I feel like characterising Pandas as "improving on" Numpy/SciPy misses much of the point. Numpy/Scipy are quite focussed on efficient numeric calculation and solving numeric problems of the sort that scientists and engineers often solve. If your problem starts out with formulae and involves numerical solution from there, you're probably good with those two.
Pandas is much more aligned with problems that start with data stored in files or databases and which contain strings as well as numbers. Consider the problem of reading data from a database query. In Pandas, you can
read_sql_query
directly and have a usable version of the data in one line.
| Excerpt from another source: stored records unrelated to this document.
<file path="src/wglc_pkg.sv">
// Package for the water gate level controller: widths, codes, register
// indexes, reset values and gate mask helpers. No dependencies.
`default_nettype none

package wglc_pkg;

    // Gate count and the fixed widths of the item fields.
    localparam int GATES     = 4;
    localparam int MASK_W    = 4;
    localparam int OP_W      = 3;
    localparam int DIST_W    = 13;
    localparam int IDX_W     = 3;
    localparam int REF_W     = 16;
    localparam int LEVEL_W   = 17;
    localparam int SEC_W     = 16;
    localparam int ACT_W     = 2;
    localparam int CFG_IDX_W = 3;
    localparam int CFG_W     = 17;

    typedef logic [GATES-1:0] gate_vec_t;
    typedef logic [MASK_W-1:0] mask_t;

    // Operation codes of an input item.
    localparam logic [OP_W-1:0] OP_TICK    = 3'd0;
    localparam logic [OP_W-1:0] OP_MEASURE = 3'd1;
    localparam logic [OP_W-1:0] OP_OPEN    = 3'd2;
    localparam logic [OP_W-1:0] OP_CLOSE   = 3'd3;
    localparam logic [OP_W-1:0] OP_STOP    = 3'd4;

    // Automatic action codes.
    localparam logic [ACT_W-1:0] ACT_NONE  = 2'd0;
    localparam logic [ACT_W-1:0] ACT_OPEN  = 2'd1;
    localparam logic [ACT_W-1:0] ACT_CLOSE = 2'd2;

    // Status codes.
    localparam logic ST_OK       = 1'b0;
    localparam logic ST_BAD_GATE = 1'b1;

    // Configuration register indexes.
    localparam logic [CFG_IDX_W-1:0] REG_MAIN_REF  = 3'd0;
    localparam logic [CFG_IDX_W-1:0] REG_SEC_REF   = 3'd1;
    localparam logic [CFG_IDX_W-1:0] REG_UPPER     = 3'd2;
    localparam logic [CFG_IDX_W-1:0] REG_LOWER     = 3'd3;
    localparam logic [CFG_IDX_W-1:0] REG_DELAY     = 3'd4;
    localparam logic [CFG_IDX_W-1:0] REG_AUTO      = 3'd5;
    localparam logic [CFG_IDX_W-1:0] REG_GATE_MASK = 3'd6;

    // Configuration reset values.
    localparam logic signed [REF_W-1:0]   RST_MAIN_REF  = 16'sd3000;
    localparam logic signed [REF_W-1:0]   RST_SEC_REF   = 16'sd3000;
    localparam logic signed [LEVEL_W-1:0] RST_UPPER     = -17'sd400;
    localparam logic signed [LEVEL_W-1:0] RST_LOWER     = -17'sd600;
    localparam logic [SEC_W-1:0]          RST_DELAY     = 16'd60;
    localparam logic                      RST_AUTO      = 1'b0;
    localparam logic [MASK_W-1:0]         RST_GATE_MASK = 4'd1;

    localparam logic [SEC_W-1:0] SEC_MAX = {SEC_W{1'b1}};

    // Gate vector to the four-bit field, dropping or zero-filling gates.
    function automatic mask_t gates_to_mask(input gate_vec_t v);
        logic [15:0] w;
        begin
            w = 16'(v);
            return w[MASK_W-1:0];
        end
    endfunction

    // Four-bit field to a gate vector.
    function automatic gate_vec_t mask_to_gates(input mask_t m);
        logic [15:0] w;
        begin
            w = 16'(m);
            return w[GATES-1:0];
        end
    endfunction

endpackage

`default_nettype wire

</file>
<file path="src/wglc_if.sv">
// Valid/ready channel interfaces for the input items and result items of
// the water gate level controller. Depends on wglc_pkg.
`default_nettype none

interface wglc_in_if import wglc_pkg::*; ();
    logic                valid;
    logic                ready;
    logic [OP_W-1:0]     op;
    logic [DIST_W-1:0]   main_distance;
    logic [DIST_W-1:0]   secondary_distance;
    logic [IDX_W-1:0]    gate_index;

    modport source (output valid, op, main_distance, secondary_distance, gate_index,
                    input ready);
    modport sink (input valid, op, main_distance, secondary_distance, gate_index,
                  output ready);
endinterface

interface wglc_out_if import wglc_pkg::*; ();
    logic                       valid;
    logic                       ready;
    logic [MASK_W-1:0]          open_drive_mask;
    logic [MASK_W-1:0]          close_drive_mask;
    logic [MASK_W-1:0]          open_state_mask;
    logic signed [LEVEL_W-1:0]  main_level;
    logic signed [LEVEL_W-1:0]  secondary_level;
    logic [ACT_W-1:0]           auto_action;
    logic                       status;

    modport source (output valid, open_drive_mask, close_drive_mask, open_state_mask,
                    main_level, secondary_level, auto_action, status,
                    input ready);
    modport sink (input valid, open_drive_mask, close_drive_mask, open_state_mask,
                  main_level, secondary_level, auto_action, status,
                  output ready);
endinterface

`default_nettype wire

</file>
<file path="src/water_gate_level_controller_unit.sv">
// Water gate level controller top level: input register, level and gate
// logic, result register. Depends on wglc_pkg and the wglc_if interfaces.
//
// The block takes one item per clock cycle while the result side is ready and
// returns one result for each item through the input register and the result
// register. An item is first held in the input register; once the result
// register is free, the level, gate and timer state is updated from it and
// the result register is loaded with the state after the update, so each
// item sees everything that the items before it left. A stalled result holds
// the input register, and the block then takes no new item until the result
// is transferred. The user writes configuration through cfg_write, cfg_index
// and cfg_data only while no item is in flight; the block does not enforce it.
`default_nettype none

module water_gate_level_controller_unit
    import wglc_pkg::*;
(
    input  wire logic                 clk,
    input  wire logic                 rst_n,
    input  wire logic                 cfg_write,
    input  wire logic [CFG_IDX_W-1:0] cfg_index,
    input  wire logic [CFG_W-1:0]     cfg_data,
    wglc_in_if.sink                   item,
    wglc_out_if.source                result
);

    // Configuration registers.
    logic signed [REF_W-1:0]   main_ref_reg;
    logic signed [REF_W-1:0]   sec_ref_reg;
    logic signed [LEVEL_W-1:0] upper_reg;
    logic signed [LEVEL_W-1:0] lower_reg;
    logic [SEC_W-1:0]          delay_reg;
    logic                      auto_reg;
    logic [MASK_W-1:0]         gate_mask_reg;

    // Controller state.
    logic signed [LEVEL_W-1:0] main_level_reg,  main_level_next;
    logic signed [LEVEL_W-1:0] sec_level_reg,   sec_level_next;
    gate_vec_t                 open_bits_reg,   open_bits_next;
    gate_vec_t                 moving_bits_reg, moving_bits_next;
    logic [SEC_W-1:0]          seconds_reg,     seconds_next;

    // Input register.
    logic                s1_valid_reg;
    logic [OP_W-1:0]     s1_op_reg;
    logic [DIST_W-1:0]   s1_md_reg;
    logic [DIST_W-1:0]   s1_sd_reg;
    logic [IDX_W-1:0]    s1_gi_reg;

    // Result register.
    logic                      out_valid_reg;
    logic [MASK_W-1:0]         out_open_drive_reg;
    logic [MASK_W-1:0]         out_close_drive_reg;
    logic [MASK_W-1:0]         out_open_state_reg;
    logic signed [LEVEL_W-1:0] out_main_level_reg;
    logic signed [LEVEL_W-1:0] out_sec_level_reg;
    logic [ACT_W-1:0]          out_action_reg;
    logic                      out_status_reg;

    logic       advance;
    logic       out_load;
    logic [ACT_W-1:0] action_next;
    logic       status_next;

    logic [SEC_W-1:0] sec_inc;
    logic       rules_on;
    logic       open_rule;
    logic       close_rule;
    gate_vec_t  enabled;
    gate_vec_t  idle;
    gate_vec_t  sel_open;
    gate_vec_t  sel_close;
    gate_vec_t  gate_bit;
    logic       gate_missing;

    // Handshake: the result register frees when empty or transferred.
    assign advance    = !out_valid_reg || result.ready;
    assign out_load   = s1_valid_reg && advance;
    assign item.ready = !s1_valid_reg || advance;

    // Configuration writes.
    always_ff @(posedge clk or negedge rst_n)
    begin
        if (!rst_n)
        begin
            main_ref_reg  <= RST_MAIN_REF;
            sec_ref_reg   <= RST_SEC_REF;
            upper_reg     <= RST_UPPER;
            lower_reg     <= RST_LOWER;
            delay_reg     <= RST_DELAY;
            auto_reg      <= RST_AUTO;
            gate_mask_reg <= RST_GATE_MASK;
        end
        else if (cfg_write)
        begin
            case (cfg_index)
                REG_MAIN_REF:  main_ref_reg  <= cfg_data[REF_W-1:0];
                REG_SEC_REF:   sec_ref_reg   <= cfg_data[REF_W-1:0];
                REG_UPPER:     upper_reg     <= cfg_data[LEVEL_W-1:0];
                REG_LOWER:     lower_reg     <= cfg_data[LEVEL_W-1:0];
                REG_DELAY:     delay_reg     <= cfg_data[SEC_W-1:0];
                REG_AUTO:      auto_reg      <= cfg_data[0];
                REG_GATE_MASK: gate_mask_reg <= cfg_data[MASK_W-1:0];
                default:       ;
            endcase
        end
    end

    // Input register: loads whenever the block is ready.
    always_ff @(posedge clk or negedge rst_n)
    begin
        if (!rst_n)
        begin
            s1_valid_reg <= 1'b0;
        end
        else if (item.ready)
        begin
            s1_valid_reg <= item.valid;
        end
    end

    always_ff @(posedge clk)
    begin
        if (item.ready && item.valid)
        begin
            s1_op_reg <= item.op;
            s1_md_reg <= item.main_distance;
            s1_sd_reg <= item.secondary_distance;
            s1_gi_reg <= item.gate_index;
        end
    end

    // Level rules on the stored levels, with the timer after this tick.
    always_comb
    begin
        sec_inc    = (seconds_reg == SEC_MAX) ? seconds_reg : seconds_reg + 1'b1;
        rules_on   = auto_reg && (sec_inc >= delay_reg);
        open_rule  = ((main_level_reg > upper_reg) && (sec_level_reg < main_level_reg)) ||
                     ((main_level_reg < lower_reg) && (sec_level_reg > main_level_reg));
        close_rule = (main_level_reg > lower_reg) && (main_level_reg < upper_reg);
        enabled    = mask_to_gates(gate_mask_reg);
        idle       = ~moving_bits_reg;
        sel_open   = enabled & idle & ~open_bits_reg;
        sel_close  = enabled & idle & open_bits_reg;
        gate_bit   = gate_vec_t'(1'b1) << s1_gi_reg;
        gate_missing = ({1'b0, s1_gi_reg} >= (IDX_W + 1)'(GATES));
    end

    // Next state and result for the item in the input register.
    always_comb
    begin
        main_level_next  = main_level_reg;
        sec_level_next   = sec_level_reg;
        open_bits_next   = open_bits_reg;
        moving_bits_next = moving_bits_reg;
        seconds_next     = seconds_reg;
        action_next      = ACT_NONE;
        status_next      = ST_OK;

        case (s1_op_reg)
            OP_TICK:
            begin
                seconds_next = sec_inc;
                if (rules_on && open_rule)
                begin
                    open_bits_next   = open_bits_reg | sel_open;
                    moving_bits_next = moving_bits_reg | sel_open;
                    seconds_next     = '0;
                    action_next      = ACT_OPEN;
                end
                else if (rules_on && close_rule)
                begin
                    open_bits_next   = open_bits_reg & ~sel_close;
                    moving_bits_next = moving_bits_reg | sel_close;
                    seconds_next     = '0;
                    action_next      = ACT_CLOSE;
                end
            end
            OP_MEASURE:
            begin
                // A zero distance means no reading and keeps the old level.
                if (s1_md_reg != '0)
                begin
                    main_level_next = LEVEL_W'(main_ref_reg) -
                                      $signed({{(LEVEL_W-DIST_W){1'b0}}, s1_md_reg});
                end
                if (s1_sd_reg != '0)
                begin
                    sec_level_next = LEVEL_W'(sec_ref_reg) -
                                     $signed({{(LEVEL_W-DIST_W){1'b0}}, s1_sd_reg});
                end
            end
            OP_OPEN, OP_CLOSE, OP_STOP:
            begin
                if (gate_missing)
                begin
                    status_next = ST_BAD_GATE;
                end
                else if (s1_op_reg == OP_OPEN)
                begin
                    open_bits_next   = open_bits_reg | gate_bit;
                    moving_bits_next = moving_bits_reg | gate_bit;
                end
                else if (s1_op_reg == OP_CLOSE)
                begin
                    open_bits_next   = open_bits_reg & ~gate_bit;
                    moving_bits_next = moving_bits_reg | gate_bit;
                end
                else
                begin
                    moving_bits_next = moving_bits_reg & ~gate_bit;
                end
            end
            default:
            begin
                // Unknown operation: report the state unchanged.
            end
        endcase
    end

    // State update, once per item as it moves into the result register.
    always_ff @(posedge clk or negedge rst_n)
    begin
        if (!rst_n)
        begin
            main_level_reg  <= '0;
            sec_level_reg   <= '0;
            open_bits_reg   <= '0;
            moving_bits_reg <= '0;
            seconds_reg     <= '0;
        end
        else if (out_load)
        begin
            main_level_reg  <= main_level_next;
            sec_level_reg   <= sec_level_next;
            open_bits_reg   <= open_bits_next;
            moving_bits_reg <= moving_bits_next;
            seconds_reg     <= seconds_next;
        end
    end

    // Result register.
    always_ff @(posedge clk or negedge rst_n)
    begin
        if (!rst_n)
        begin
            out_valid_reg <= 1'b0;
        end
        else if (advance)
        begin
            out_valid_reg <= s1_valid_reg;
        end
    end

    always_ff @(posedge clk)
    begin
        if (out_load)
        begin
            out_open_drive_reg  <= gates_to_mask(moving_bits_next & open_bits_next);
            out_close_drive_reg <= gates_to_mask(moving_bits_next & ~open_bits_next);
            out_open_state_reg  <= gates_to_mask(open_bits_next);
            out_main_level_reg  <= main_level_next;
            out_sec_level_reg   <= sec_level_next;
            out_action_reg      <= action_next;
            out_status_reg      <= status_next;
        end
    end

    assign result.valid            = out_valid_reg;
    assign result.open_drive_mask  = out_open_drive_reg;
    assign result.close_drive_mask = out_close_drive_reg;
    assign result.open_state_mask  = out_open_state_reg;
    assign result.main_level       = out_main_level_reg;
    assign result.secondary_level  = out_sec_level_reg;
    assign result.auto_action      = out_action_reg;
    assign result.status           = out_status_reg;

`ifndef NO_ASSERTIONS
    // The input side stalls only behind a waiting result.
    assert property (@(posedge clk) disable iff (!rst_n)
        !item.ready |-> (out_valid_reg && !result.ready))
        else $error("input stalled without a waiting result");

    // An automatic action restarts the seconds count.
    assert property (@(posedge clk) disable iff (!rst_n)
        (out_load && action_next != ACT_NONE) |=> (seconds_reg == '0))
        else $error("seconds count not restarted after an automatic action");

    // Only a tick can report an automatic action.
    assert property (@(posedge clk) disable iff (!rst_n)
        (out_load && s1_op_reg != OP_TICK) |-> (action_next == ACT_NONE))
        else $error("automatic action reported for an item that is not a tick");

    // The state moves only when a result is loaded.
    assert property (@(posedge clk) disable iff (!rst_n)
        !$past(out_load) |-> ($stable(open_bits_reg) && $stable(moving_bits_reg)))
        else $error("gate state changed without an item");
`endif

endmodule

`default_nettype wire
</file>
<file path="src/flat_wrapper.sv">
// flat-port wrapper written by rule: the top's interface ports become plain ports
module water_gate_level_controller_unit_flat import wglc_pkg::*;
  (clk, rst_n, cfg_write, cfg_index, cfg_data, item_valid, item_op, item_main_distance, item_secondary_distance, item_gate_index, item_ready, result_valid, result_open_drive_mask, result_close_drive_mask, result_open_state_mask, result_main_level, result_secondary_level, result_auto_action, result_status, result_ready);
  wglc_in_if item_i ();
  wglc_out_if result_i ();
  input  wire logic clk;
  input  wire logic rst_n;
  input  wire logic cfg_write;
  input  wire logic [CFG_IDX_W-1:0] cfg_index;
  input  wire logic [CFG_W-1:0] cfg_data;
  input wire logic [$bits(item_i.valid)-1:0] item_valid;
  input wire logic [$bits(item_i.op)-1:0] item_op;
  input wire logic [$bits(item_i.main_distance)-1:0] item_main_distance;
  input wire logic [$bits(item_i.secondary_distance)-1:0] item_secondary_distance;
  input wire logic [$bits(item_i.gate_index)-1:0] item_gate_index;
  output wire logic [$bits(item_i.ready)-1:0] item_ready;
  output wire logic [$bits(result_i.valid)-1:0] result_valid;
  output wire logic [$bits(result_i.open_drive_mask)-1:0] result_open_drive_mask;
  output wire logic [$bits(result_i.close_drive_mask)-1:0] result_close_drive_mask;
  output wire logic [$bits(result_i.open_state_mask)-1:0] result_open_state_mask;
  output wire logic [$bits(result_i.main_level)-1:0] result_main_level;
  output wire logic [$bits(result_i.secondary_level)-1:0] result_secondary_level;
  output wire logic [$bits(result_i.auto_action)-1:0] result_auto_action;
  output wire logic [$bits(result_i.status)-1:0] result_status;
  input wire logic [$bits(result_i.ready)-1:0] result_ready;
  assign item_i.valid = item_valid;
  assign item_i.op = item_op;
  assign item_i.main_distance = item_main_distance;
  assign item_i.secondary_distance = item_secondary_distance;
  assign item_i.gate_index = item_gate_index;
  assign item_ready = item_i.ready;
  assign result_valid = result_i.valid;
  assign result_open_drive_mask = result_i.open_drive_mask;
  assign result_close_drive_mask = result_i.close_drive_mask;
  assign result_open_state_mask = result_i.open_state_mask;
  assign result_main_level = result_i.main_level;
  assign result_secondary_level = result_i.secondary_level;
  assign result_auto_action = result_i.auto_action;
  assign result_status = result_i.status;
  assign result_i.ready = result_ready;
  water_gate_level_controller_unit u_core (.clk(clk), .rst_n(rst_n), .cfg_write(cfg_write), .cfg_index(cfg_index), .cfg_data(cfg_data), .item(item_i), .result(result_i));
endmodule
</file>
There is no equivalent functionality in Numpy/SciPy.
For data featuring strings or discrete rather than continuous data, there is no equivalent to the
groupby
capability, or the database-like joining of tables on matching values.
对于时间序列来说,使用日期时间索引可以使
处理时间序列数据更加方便,您可以平滑地重新采样到不同的间隔,填充值并且非常容易地绘制系列。
由于我的许多问题最初都在电子表格中出现,因此我也非常感激在
.xls
和
.xlsx
格式中相对透明地处理Excel文件的
统一接口。
此外,还有更大的生态系统,例如seaborn等软件包,使得比基本的numpy/scipy工具更流畅的统计分析和模型拟合成为可能。